[lang-team-minutes] Elision 2.0

It seems plausible that we can completely phase out ref and ref mut in patterns, though at the sacrifice of some precision (and it would require the move keyword to be usable on patterns).

In particular, I think this example has no direct equivalent:

struct Foo { x: Vec<i32>, y: Vec<i32> }

fn test(foo: &mut Foo) {
    match *foo {
        Foo { ref mut x, ref y } => ...
    }
}

if you do match foo { Foo { x, y } => .. }, you would get two mutable references. You can also do match &foo { Foo { x, y } => ... } to get two shared references. But I don't think you can get one mut and one shared.
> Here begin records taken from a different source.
### src/rtl/fan_pwm_pkg.sv
package fan_pwm_pkg;

    localparam int REG_W       = 32;
    localparam int OFS_CFG     = 'h00;
    localparam int OFS_LIMIT   = 'h04;
    localparam int OFS_SPEED   = 'h10;
    localparam logic [15:0] SPEED_CAP = 16'hFFFF;

    typedef struct packed {
        logic [7:0] duty;
        logic       ppr4;
        logic       tach_on;
        logic       out_off;
        logic       fast;
        logic       run;
    } fan_cfg_t;

    typedef enum logic {
        DIV_IDLE = 1'b0,
        DIV_BUSY = 1'b1
    } div_state_t;

    function automatic fan_cfg_t cfg_from_word(input logic [REG_W-1:0] w);
        fan_cfg_t c;
        c.run     = w[0];
        c.fast    = w[1];
        c.out_off = w[2];
        c.tach_on = w[4];
        c.ppr4    = w[5];
        c.duty    = w[23:16];
        return c;
    endfunction

    function automatic logic [REG_W-1:0] cfg_to_word(input fan_cfg_t c);
        logic [REG_W-1:0] w;
        w        = '0;
        w[0]     = c.run;
        w[1]     = c.fast;
        w[2]     = c.out_off;
        w[4]     = c.tach_on;
        w[5]     = c.ppr4;
        w[23:16] = c.duty;
        return w;
    endfunction

endpackage

### src/rtl/fan_pwm_regs.sv
module fan_pwm_regs
    import fan_pwm_pkg::*;
#(
    parameter int ADDR_W = 8
) (
    input  logic              clk,
    input  logic              rst,
    input  logic              we,
    input  logic [ADDR_W-1:0] addr,
    input  logic [REG_W-1:0]  wdata,
    input  logic [15:0]       speed,
    output logic [REG_W-1:0]  rdata,
    output fan_cfg_t          cfg
);

    logic [15:0] limit_q;
    logic        hit_cfg, hit_limit, hit_speed;

    assign hit_cfg   = (addr == ADDR_W'(OFS_CFG));
    assign hit_limit = (addr == ADDR_W'(OFS_LIMIT));
    assign hit_speed = (addr == ADDR_W'(OFS_SPEED));

    always_ff @(posedge clk) begin
        if (rst) begin
            cfg     <= '0;
            limit_q <= '0;
        end else if (we) begin
            if (hit_cfg)   cfg     <= cfg_from_word(wdata);
            if (hit_limit) limit_q <= wdata[15:0];
        end
    end

    always_comb begin
        rdata = '0;
        if (hit_cfg)        rdata = cfg_to_word(cfg);
        else if (hit_limit) rdata = {16'd0, limit_q};
        else if (hit_speed) rdata = {16'd0, speed};
    end

    AST_LIMIT_HOLDS: assert property (@(posedge clk) disable iff (rst)
        !(we && hit_limit) |=> $stable(limit_q)) else $error("limit changed");

endmodule

### src/rtl/fan_pwm_gen.sv
module fan_pwm_gen
    import fan_pwm_pkg::*;
#(
    parameter int CLK_HZ    = 50_000_000,
    parameter int SLOW_RATE = 25,
    parameter int FAST_RATE = 25_000
) (
    input  logic       clk,
    input  logic       rst,
    input  logic       run,
    input  logic       fast,
    input  logic       out_off,
    input  logic [7:0] duty,
    output logic       pwm
);

    localparam int SLOW_P = CLK_HZ / SLOW_RATE;
    localparam int FAST_P = CLK_HZ / FAST_RATE;
    localparam int MAX_P  = (SLOW_P > FAST_P) ? SLOW_P : FAST_P;
    localparam int CNT_W  = $clog2(MAX_P + 1);
    localparam int PRD_W  = CNT_W + 8;

    logic [CNT_W-1:0] cnt, per_len, last;
    logic [7:0]       duty_q;
    logic [PRD_W-1:0] prod, thr;
    logic             hi, wrap;

    assign per_len = fast ? CNT_W'(FAST_P) : CNT_W'(SLOW_P);
    assign last    = per_len - 1'b1;
    assign wrap    = (cnt >= last);
    assign prod    = PRD_W'(per_len) * PRD_W'(duty_q);
    assign thr     = prod >> 8;
    assign hi      = (duty_q == 8'hFF) || (PRD_W'(cnt) < thr);

    always_ff @(posedge clk) begin
        if (rst || !run) begin
            cnt    <= '0;
            duty_q <= rst ? 8'd0 : duty;
        end else if (wrap) begin
            cnt    <= '0;
            duty_q <= duty;
        end else begin
            cnt    <= cnt + 1'b1;
        end
    end

    always_ff @(posedge clk) begin
        if (rst) pwm <= 1'b0;
        else     pwm <= run && !out_off && hi;
    end

    AST_STOP_DRIVES_LOW: assert property (@(posedge clk) disable iff (rst)
        !run |=> !pwm) else $error("output high while stopped");
    AST_MASK_DRIVES_LOW: assert property (@(posedge clk) disable iff (rst)
        out_off |=> !pwm) else $error("output high while masked");
    AST_DUTY_HELD_IN_PERIOD: assert property (@(posedge clk) disable iff (rst)
        (run && !wrap) |=> $stable(duty_q)) else $error("duty changed mid-period");
    AST_FULL_SCALE_HIGH: assert property (@(posedge clk) disable iff (rst)
        (run && !out_off && duty_q == 8'hFF) |=> pwm) else $error("full duty not high");

endmodule

### src/rtl/fan_rpm_div.sv
module fan_rpm_div
    import fan_pwm_pkg::*;
#(
    parameter longint NUM   = 64'd3_000_000_000,
    parameter int     NUM_W = 32,
    parameter int     DEN_W = 28
) (
    input  logic             clk,
    input  logic             rst,
    input  logic             abort,
    input  logic             start,
    input  logic [DEN_W-1:0] den,
    output logic             busy,
    output logic             done,
    output logic [15:0]      quo
);

    localparam int STEP_W = $clog2(NUM_W + 1);

    div_state_t       state;
    logic [NUM_W-1:0] num_sh, q, nq;
    logic [DEN_W-1:0] rem, dv;
    logic [DEN_W:0]   trial, diff;
    logic [STEP_W-1:0] step;
    logic             ge;

    assign trial = {rem, num_sh[NUM_W-1]};
    assign ge    = (trial >= {1'b0, dv});
    assign diff  = ge ? (trial - {1'b0, dv}) : trial;
    assign nq    = {q[NUM_W-2:0], ge};
    assign busy  = (state == DIV_BUSY);

    always_ff @(posedge clk) begin
        if (rst || abort) begin
            state <= DIV_IDLE;
            done  <= 1'b0;
            if (rst) quo <= '0;
        end else begin
            done <= 1'b0;
            case (state)
                DIV_IDLE: if (start) begin
                    num_sh <= NUM_W'(NUM);
                    rem    <= '0;
                    q      <= '0;
                    dv     <= den;
                    step   <= '0;
                    state  <= DIV_BUSY;
                end
                DIV_BUSY: begin
                    num_sh <= num_sh << 1;
                    rem    <= diff[DEN_W-1:0];
                    q      <= nq;
                    step   <= step + 1'b1;
                    if (step == STEP_W'(NUM_W - 1)) begin
                        state <= DIV_IDLE;
                        done  <= 1'b1;
                        quo   <= (nq > NUM_W'(SPEED_CAP)) ? SPEED_CAP : nq[15:0];
                    end
                end
                default: state <= DIV_IDLE;
            endcase
        end
    end

    AST_DONE_FOLLOWS_BUSY: assert property (@(posedge clk) disable iff (rst)
        done |-> $past(state == DIV_BUSY)) else $error("done without work");

endmodule

### src/rtl/fan_tach_meter.sv
module fan_tach_meter
    import fan_pwm_pkg::*;
#(
    parameter int CLK_HZ           = 50_000_000,
    parameter int SPEED_TIMEOUT_DIV = 1
) (
    input  logic        clk,
    input  logic        rst,
    input  logic        tach_raw,
    input  logic        active,
    input  logic        ppr4,
    output logic [15:0] speed
);

    localparam int     TIMEOUT = CLK_HZ / SPEED_TIMEOUT_DIV;
    localparam int     IDLE_W  = $clog2(TIMEOUT + 1);
    localparam int     PER_W   = $clog2(4 * TIMEOUT + 2);
    localparam longint RPM_NUM = longint'(CLK_HZ) * 64'd60;
    localparam int     NUM_W   = $clog2(RPM_NUM + 1);

    logic [2:0]        sh;
    logic              rise, mark, stall, have_ref;
    logic [1:0]        pulse_cnt, need;
    logic [IDLE_W-1:0] idle;
    logic [PER_W-1:0]  per_cnt;
    logic [PER_W:0]    den;
    logic              div_busy, div_done, div_start, div_abort;
    logic [15:0]       div_q;

    assign rise      = sh[1] && !sh[2];
    assign need      = ppr4 ? 2'd3 : 2'd1;
    assign mark      = rise && (pulse_cnt >= need);
    assign stall     = (idle == IDLE_W'(TIMEOUT));
    assign den       = {1'b0, per_cnt} + 1'b1;
    assign div_start = mark && have_ref && !stall;
    assign div_abort = stall || !active;

    always_ff @(posedge clk) begin
        if (rst) sh <= '0;
        else     sh <= {sh[1:0], tach_raw};
    end

    always_ff @(posedge clk) begin
        if (rst || !active) begin
            pulse_cnt <= '0;
            have_ref  <= 1'b0;
            per_cnt   <= '0;
            idle      <= '0;
            speed     <= '0;
        end else begin
            if (mark)                per_cnt <= '0;
            else if (per_cnt != '1)  per_cnt <= per_cnt + 1'b1;
            if (rise)                idle <= '0;
            else if (!stall)         idle <= idle + 1'b1;
            if (rise)                pulse_cnt <= (pulse_cnt >= need) ? 2'd0 : pulse_cnt + 1'b1;
            if (mark)                have_ref <= 1'b1;
            if (div_done)            speed <= div_q;
            if (stall) begin
                speed     <= '0;
                have_ref  <= 1'b0;
                pulse_cnt <= '0;
            end
        end
    end

    fan_rpm_div #(
        .NUM   (RPM_NUM),
        .NUM_W (NUM_W),
        .DEN_W (PER_W + 1)
    ) div_i (
        .clk   (clk),
        .rst   (rst),
        .abort (div_abort),
        .start (div_start && !div_busy),
        .den   (den),
        .busy  (div_busy),
        .done  (div_done),
        .quo   (div_q)
    );

    AST_IDLE_SPEED_ZERO: assert property (@(posedge clk) disable iff (rst)
        !active |=> (speed == 16'd0)) else $error("speed while inactive");
    AST_STALL_SPEED_ZERO: assert property (@(posedge clk) disable iff (rst)
        (active && stall) |=> (speed == 16'd0)) else $error("speed after stall");

endmodule

### src/rtl/fan_pwm_ctrl.sv
module fan_pwm_ctrl
    import fan_pwm_pkg::*;
#(
    parameter int CLK_HZ            = 50_000_000,
    parameter int SLOW_RATE         = 25,
    parameter int FAST_RATE         = 25_000,
    parameter int SPEED_TIMEOUT_DIV = 1,
    parameter int ADDR_W            = 8
) (
    input  logic              clk,
    input  logic              rst,
    input  logic              reg_we,
    input  logic [ADDR_W-1:0] reg_addr,
    input  logic [31:0]       reg_wdata,
    output logic [31:0]       reg_rdata,
    input  logic              tach_in,
    output logic              pwm_out
);

    fan_cfg_t    cfg;
    logic [15:0] speed;

    fan_pwm_regs #(.ADDR_W(ADDR_W)) regs_i (
        .clk   (clk),
        .rst   (rst),
        .we    (reg_we),
        .addr  (reg_addr),
        .wdata (reg_wdata),
        .speed (speed),
        .rdata (reg_rdata),
        .cfg   (cfg)
    );

    fan_pwm_gen #(
        .CLK_HZ    (CLK_HZ),
        .SLOW_RATE (SLOW_RATE),
        .FAST_RATE (FAST_RATE)
    ) gen_i (
        .clk     (clk),
        .rst     (rst),
        .run     (cfg.run),
        .fast    (cfg.fast),
        .out_off (cfg.out_off),
        .duty    (cfg.duty),
        .pwm     (pwm_out)
    );

    fan_tach_meter #(
        .CLK_HZ            (CLK_HZ),
        .SPEED_TIMEOUT_DIV (SPEED_TIMEOUT_DIV)
    ) tach_i (
        .clk      (clk),
        .rst      (rst),
        .tach_raw (tach_in),
        .active   (cfg.fast && cfg.tach_on),
        .ppr4     (cfg.ppr4),
        .speed    (speed)
    );

    AST_RESET_OUT_LOW: assert property (@(posedge clk)
        rst |=> !pwm_out) else $error("output high after reset");

endmodule

### config.mk
export PLATFORM = sky130hd
export DESIGN_NAME = fan_pwm_ctrl
export DESIGN_NICKNAME = d
export VERILOG_FILES = /design/src/rtl/fan_pwm_pkg.sv /design/src/rtl/fan_pwm_regs.sv /design/src/rtl/fan_pwm_gen.sv /design/src/rtl/fan_rpm_div.sv /design/src/rtl/fan_tach_meter.sv /design/src/rtl/fan_pwm_ctrl.sv
export SDC_FILE = /design/constraint.sdc
export NUM_CORES = 1
export LEC_CHECK = 0
export BUFFER_PORTS_ARGS = -buffer_cell sky130_fd_sc_hd__clkbuf_2
export CORE_ASPECT_RATIO = 0.5
export CORE_UTILIZATION = 35
export CTS_CLUSTER_DIAMETER = 80
export DETAILED_ROUTE_END_ITERATION = 7
export GPL_TIMING_DRIVEN = 0
export HOLD_SLACK_MARGIN = 0.03
export PLACE_DENSITY = 0.48
export REMOVE_ABC_BUFFERS = 1
export SLEW_MARGIN = 10
export SYNTH_ARGS = -nofsm -noshare
export SYNTH_HDL_FRONTEND = slang
export SYNTH_SLANG_ARGS = --single-unit
### constraint.sdc
create_clock -name clk -period 18.86 [get_ports clk]
set_input_delay 3.772 -clock clk [delete_from_list [all_inputs] [get_ports clk]]
set_output_delay 3.772 -clock clk [all_outputs]
set_load 0.01 [all_outputs]
==> results.md, run 1 <==
Power:
- The maximum ir drop on the vdd rail is 0.03908 mV.
- The internal power of the cells is 0.0009353 W.
- In this run switching power makes up 20.47% of total power.
- Of the total power, the clock network draws 46.6%.
- The switching power of the nets is 0.0002407 W.
- The power density over the cells is 65.42 nW/um2.
- The leakage dissipation is 7.393 nW.
- The share of total power in sequential cells is 52.5%.
- The combinational share of power is 1.0%.

Floorplan:
- After floorplanning, the core was sized to cover 45280 um2.
- The height of the die is 153.6 um.
- The count of pins on the block boundary is 77.
- After floorplanning, the core was divided into 55 placement rows.
- The die covers 46870 um2.
- The initial utilization of the core area, before any placement, comes to 35.52%.
- The x dimension of the die is 305.2 um.

GRT:
- The pin count of the biggest net entering global routing is 44.
- The number of global-route vias before repair is 11420.
- The first global-routing pass estimated 58070 um of wire.
- In the global route stage, met2 resource usage came out at 26.09%.
- For this run, global-route usage on met1 was measured as 19.78%.
- The layer flagged by global routing as most heavily used is met2.
- The number of antenna violations at the first check in global routing is 0.
- The overall overflow remaining after global route is 0.
- The routing usage on met3 is 2.068%.
- Across every metal layer, demand over resource in global routing totals 14.99%.

Route:
- The post-detailed-routing wire length is 34100 um.
- In this run, the number of DRC markers left after iteration 0 of detailed routing was 489.
- The detailed-route DRC error count is 0.
- The final antenna-violating net count is 0.
- Dividing the detail-routed wire length by the instance count gives 14.64 um.
- The detailed-route vias per instance is 4.845.
- The first detailed-routing pass ran for 5 iterations.
- The routed layout has 11280 vias.

Timing:
- In the finished design, the share of the clock period the worst path needs comes to 51.74%.
- Based on the critical path, the design can be clocked at up to 102.5 MHz.
- Setup repair after global routing left no endpoint under its margin.
- The worst relative slew slack is 23.47%.
- The number of pins with negative max-slew slack in the final report came to 0.
- The worst hold margin is 0.4554 ns.
- Setup violations remaining at the end of the flow were counted as 0.
- The transition time of the tightest slew-check pin is 1.119 ns.
- The accumulated negative setup slack is 0 ns.
- The minimum period implied by the final worst setup slack is 9.758 ns.
- The number of endpoints with negative hold slack in the final report came to 0.
- The setup skew after layout is 0.01159 ns.
- In the post-route analysis, the smallest setup slack over all paths is 9.102 ns.

Critical path:
- The slowest stage cell on the critical path is nor3_1.
- The kind of critical path is in -> out.
- On the critical path the largest part of the delay comes from simple AND/OR/NAND/NOR gates.
- The cell with the most instances on the worst path is clkbuf_2.
- The critical path goes through clkbuf_2 -> nor4_1 -> nand2_1 -> nor3_1 -> and2_1 -> clkbuf_2.
- The largest fanout on the critical path is 18.
- Data on the critical path is required at its endpoint by 15.09 ns.
- The worst setup path is launched from an input port.
- In this design, the stage delay of the slowest critical-path cell is 0.95 ns.
- The number of buffers and inverters on the critical path is 2.
- The worst setup path is captured at an output pin.
- The worst reg2reg path startpoint is regs_i.cfg[1]$_SDFFE_PP0P_.
- The arrival time at the worst endpoint is 5.99 ns.
- The most critical setup path has its startpoint at reg_addr[3].

Placed design:
- The HPWL after detailed placement is 24750 um.
- The final weighted congestion in routability-driven placement is 0.7830.
- Input and output buffers added on the ports amount to 60.
- The worst slack after detailed placement is 8.984 ns.

Clocking:
- In this run the post-CTS setup repair buffer count came out at 0.
- The clock tree from TritonCTS is built.
- After clock tree synthesis, the clock-pin slew on the worst setup and hold paths is 0.06 ns.
- Hold repair after CTS inserted 0 buffers.
- The clock latency of the later-clocked register in the worst-skew pair is 0.56 ns.
- The maximum level of the CTS H-tree is 1.
- The root buffer cell is clkbuf_16.
- The number of buffers between clock root and the deepest sink is 3.
- The total of cells resized after clock tree synthesis is 0.
- The tree built by TritonCTS fans out to 271 sinks.
- The number of CTS-inserted buffers is 29.

Yosys:
- The yosys synthesis warning count is 0.
- The most used flip-flop cell after synthesis is edfxtp_1.
- The flip-flop and latch count after synthesis is 271.
- The proportion of synthesized chip area in sequential cells is 42.57%.
- The number of standard cells after synthesis is 1660.
- A synthesized cell averages 9.689 um2.
- The number of enable flip-flop cells after synthesis is 142.
- After synthesis the cells add up to 16080 um2.
- In the synthesized netlist the async set-or-reset flop fraction comes to 0%.
- The synthesized netlist contains 66 unique library cells.

Finish:
- The area growth from synthesis to layout is 11.76%.
- The layout cell share with drive strength beyond 1 is 9.243%.
- 0 antenna diodes ended up in the layout.
- In the layout the commonest cells are nor2_1, nand2_1, inv_1.
- The number of nets in the finished design is 1926.
- The number of fill cells is 4549.
- Leaving out fill and tap cells, the most frequent cell in the layout is nor2_1.

Run:
- Across the run, the number of max-cap violations was 0.

Run status:
- The flow ran to the end, and the final reports show no timing, DRC or antenna violations.

Hold path:
- The kind of path behind the tightest hold check is reg -> reg.
- The hold path startpoint is regs_i.limit_q[10]$_SDFFE_PP0P_.
[synthesized netlist by cell type, types with 9 or more instances]
| cell type | count | share of area, % |
|---|---|---|
| nor4_1 | 9 | 0.35 |
| o21ba_2 | 23 | 1.4 |
| a21oi_1 | 97 | 3.0 |
| inv_1 | 145 | 3.4 |
| o211ai_1 | 14 | 0.65 |
| and2_1 | 59 | 2.3 |
| a22oi_1 | 11 | 0.51 |
| xnor2_1 | 55 | 3.0 |
| mux2i_1 | 25 | 1.6 |
| and3_1 | 18 | 0.70 |
| nand3_1 | 55 | 1.7 |
| a21o_1 | 29 | 1.4 |
| ha_1 | 133 | 10 |
| nand2_1 | 148 | 3.5 |
| xor2_1 | 55 | 3.0 |
| nand4_1 | 25 | 0.97 |
| o21a_1 | 13 | 0.61 |
| dfxtp_1 | 129 | 16 |
| o21ai_0 | 23 | 0.72 |
| clkbuf_1 | 42 | 0.98 |
| edfxtp_1 | 142 | 27 |
| nor3_1 | 28 | 0.87 |
| nor2_1 | 188 | 4.4 |
| fa_1 | 40 | 5.0 |
| nor2b_1 | 20 | 0.78 |
| or3_1 | 10 | 0.39 |
| nand2b_1 | 16 | 0.62 |
[layer usage]
layer | up-vias | share of wire (%)
li1 | 5810 | -
met1 | 5350 | 49
met2 | 84 | 47
met3 | 40 | 2.2
met4 | 0 | 1.8
met5 | - | 0
[path summary, 6_finish.rpt]
check | end | slack [ns] | cells after the start
hold / removal | regs_i.limit_q[10]$_SDFFE_PP0P_ | 0.46 | 2
hold reg to reg | regs_i.limit_q[10]$_SDFFE_PP0P_ | 0.46 | 2
setup / recovery | reg_rdata[22] | 9.10 | 6
setup reg to reg | gen_i.pwm$_SDFF_PP0_ | 11.80 | 25
[flip-flops by register name, indices dropped and copies added (netlist names), 3 cells and up]
signal,cells
tach_i.div_i.q,31
tach_i.div_i.dv,29
tach_i.div_i.rem,29
tach_i.per_cnt,28
tach_i.idle,26
tach_i.div_i.num_sh,23
gen_i.cnt,21
regs_i.limit_q,16
tach_i.div_i.quo,16
tach_i.speed,16
regs_i.cfg,13
gen_i.duty_q,8
tach_i.div_i.step,6
tach_i.sh,3
[stage by stage]
step	instance area (um2)	utilization [%]	total power, W	instances
global placement	16870	37.25	0.0006415	2264
global route	17980	39.70	0.001217	2329
floorplan	15820	-	0.0006338	1606
CTS	17970	39.68	0.001196	2328
detailed placement	17070	37.70	0.0006415	2275
finish	17980	39.70	0.001176	2329
[layout make-up]
class | count | area (um2) | area share (%)
multi-input combinational | 1189 | 8461 | 47.07
clock buffer | 47 | 833.3 | 4.636
timing repair buffer | 72 | 474.2 | 2.638
tap | 598 | 748.2 | 4.162
clock inverter | 6 | 63.81 | 0.3550
inverter | 146 | 548.0 | 3.049
sequential | 271 | 6848 | 38.09
[power by group through the flow]
stage | logic [W] | registers (W) | clock network [W]
4_1_cts | 0.0000118 | 0.000617 | 0.000567
5_1_grt | 0.0000130 | 0.000617 | 0.000587
3_5_place_dp | 0.0000117 | 0.000630 | 0
6_report | 0.0000116 | 0.000617 | 0.000547
2_1_floorplan | 0.00000434 | 0.000629 | 0
3_3_place_gp | 0.0000118 | 0.000630 | 0
[logic make-up after synthesis]
group | synth area share [%]
other cells | 0.02331
mux | 1.556
fa+ha+maj | 15.32
flops | 42.57
simple gates | 17.78
compound gates | 11.54
buf+inv | 5.212
xor+xnor | 5.990
[worst register-to-register path, stage by stage, from the launching register on]
cell and delay (ns):
dfxtp_1 0.91, inv_1 0.50, nor2_1 0.38, ha_1 0.18, inv_1 0.05, fa_1 0.54, inv_1 0.07, fa_1 0.53
inv_1 0.05, fa_1 0.47, inv_1 0.04, ha_1 0.38, nand3_1 0.11, o211ai_1 0.11, a2111o_1 0.44, a311oi_2 0.37
o21ai_2 0.16, a2111o_1 0.48, a31oi_1 0.22, xor2_1 0.19, ha_1 0.26, o21ai_0 0.08, nand2b_1 0.08, a21oi_1 0.15
o211ai_1 0.11, o21ai_0 0.15
Note: power is estimated with default switching activity, not from simulation.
I wasn't worried about this, because I figured we'd still have ref patterns for the most obscure cases, but if we had plans to remove it (and maybe repurpose it), might be something to keep in mind.

1 Like

Yes, certainly, the further we stray from existing syntax, the bigger this danger is.

I do have another selfish reason of dislike for ref: Repurposing it like this would probably mean match won’t keep a way of explicitly specifying bindings.

Yes. I've struggled with this. Certainly if the notation is ref r, people will call it a "reference", which seems at least potentially actively confusing. I guess you could imagine it being short for "reference lifetime".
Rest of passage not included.